On Sept. 10, Helms attempted to have the ASPA passed as an amendment to legislation authorizing U.S. payment of its back U.N. dues. When that failed, he tried on Sept. 26 to attach it as an amendment to a bill providing appropriations for the Defense Department – and failed a second time.

But backers of the ASPA are vowing to reintroduce it at the earliest opportunity and say they have President Bush’s backing.

The right-wing effort to enact the ASPA is more than an attempt to protect U.S. “sovereignty.” Because of its overwhelming political and economic power, enactment of the Helms legislation would have a chilling effect on other countries who might ratify the ICC treaty. Thus, the first responsibility of the people of the United States should be to block Senate passage of the ASPA.

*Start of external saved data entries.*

<file path="config.mk">
export PLATFORM = sky130hd
export DESIGN_NAME = tcdm_resp_return
export DESIGN_NICKNAME = d
export VERILOG_FILES = /design/src/design/hci_pkg.sv /design/src/design/tcdm_mem_pkg.sv /design/src/design/tcdm_resp_return.sv
export VERILOG_INCLUDE_DIRS = /design/src /design/src/include
export SDC_FILE = /design/constraint.sdc
export NUM_CORES = 1
export LEC_CHECK = 0
export BUFFER_PORTS_ARGS = -buffer_cell sky130_fd_sc_hd__buf_2
export CAP_MARGIN = 25
export CORE_MARGIN = 2
export CORE_UTILIZATION = 55
export CTS_BUF_LIST = sky130_fd_sc_hd__clkbuf_8
export CTS_CLUSTER_SIZE = 25
export DETAILED_ROUTE_END_ITERATION = 12
export GPL_TIMING_DRIVEN = 1
export MAX_ROUTING_LAYER = met4
export PLACE_DENSITY = 0.83
export SETUP_SLACK_MARGIN = 0.3
export SKIP_CTS_REPAIR_TIMING = 1
export SLEW_MARGIN = 20
export SYNTH_ARGS = -nofsm -noshare
export SYNTH_HDL_FRONTEND = slang
export SYNTH_SLANG_ARGS = --single-unit
export TNS_END_PERCENT = 1
</file>
<file path="constraint.sdc">
create_clock -name clk_i -period 2.1 [get_ports clk_i]
set_clock_uncertainty 0.05 [all_clocks]
set_input_delay 0.105 -clock clk_i [delete_from_list [all_inputs] [get_ports clk_i]]
set_output_delay 0.105 -clock clk_i [all_outputs]
set_load 0.05 [all_outputs]
</file>
File: src/source/sync_fifo.sv
`include "csi_tx_defines.svh"

module sync_fifo import csi_tx_pkg::*; (
    input  logic       clk_data,
    input  logic       rst_n,
    input  logic       wr_en,
    input  idi_entry_t wr_entry,
    input  logic       pop,
    output idi_entry_t head,
    output logic       empty,
    output logic       overflow
);

    localparam int DEPTH = 1 << `FIFO_AWIDTH;

    idi_entry_t            mem [DEPTH];
    logic [`FIFO_AWIDTH:0] wr_ptr;
    logic [`FIFO_AWIDTH:0] rd_ptr;
    logic                  full;

    // extra pointer bit tells full from empty
    assign empty = (wr_ptr == rd_ptr);
    assign full  = (wr_ptr[`FIFO_AWIDTH] != rd_ptr[`FIFO_AWIDTH]) &&
                   (wr_ptr[`FIFO_AWIDTH-1:0] == rd_ptr[`FIFO_AWIDTH-1:0]);

    // show-ahead read
    assign head = mem[rd_ptr[`FIFO_AWIDTH-1:0]];

    always_ff @(posedge clk_data) begin
        if (wr_en && !full) begin
            mem[wr_ptr[`FIFO_AWIDTH-1:0]] <= wr_entry;
        end
    end

    always_ff @(posedge clk_data or negedge rst_n) begin
        if (!rst_n) begin
            wr_ptr   <= '0;
            rd_ptr   <= '0;
            overflow <= 1'b0;
        end else begin
            if (wr_en && !full) begin
                wr_ptr <= wr_ptr + 1'b1;
            end
            // sticky until reset
            if (wr_en && full) begin
                overflow <= 1'b1;
            end
            if (pop && !empty) begin
                rd_ptr <= rd_ptr + 1'b1;
            end
        end
    end

    a_no_pop_empty: assert property (@(posedge clk_data) disable iff (!rst_n)
        pop |-> !empty);

endmodule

A second, longer-ranged, responsibility is to change the foreign policy of the United States and especially its relationship with the 187 nations that are members of the United Nations. While an admittedly difficult task, the question remains. “If not now, when; if not us, who?”

Whatever the weaknesses of the ICC, the effort to bring it into being offers an opportunity to discuss real alternatives to an endless and ever-widening war that carries with it the danger, as Fidel Castro said recently, “of making saints of the alleged perpetrators.”

“It would be better,” the Cuban president said, “ to build an altar to peace where humankind can pay homage to all the innocent victims of blind terror and violence, be it an American or an Afghan child.”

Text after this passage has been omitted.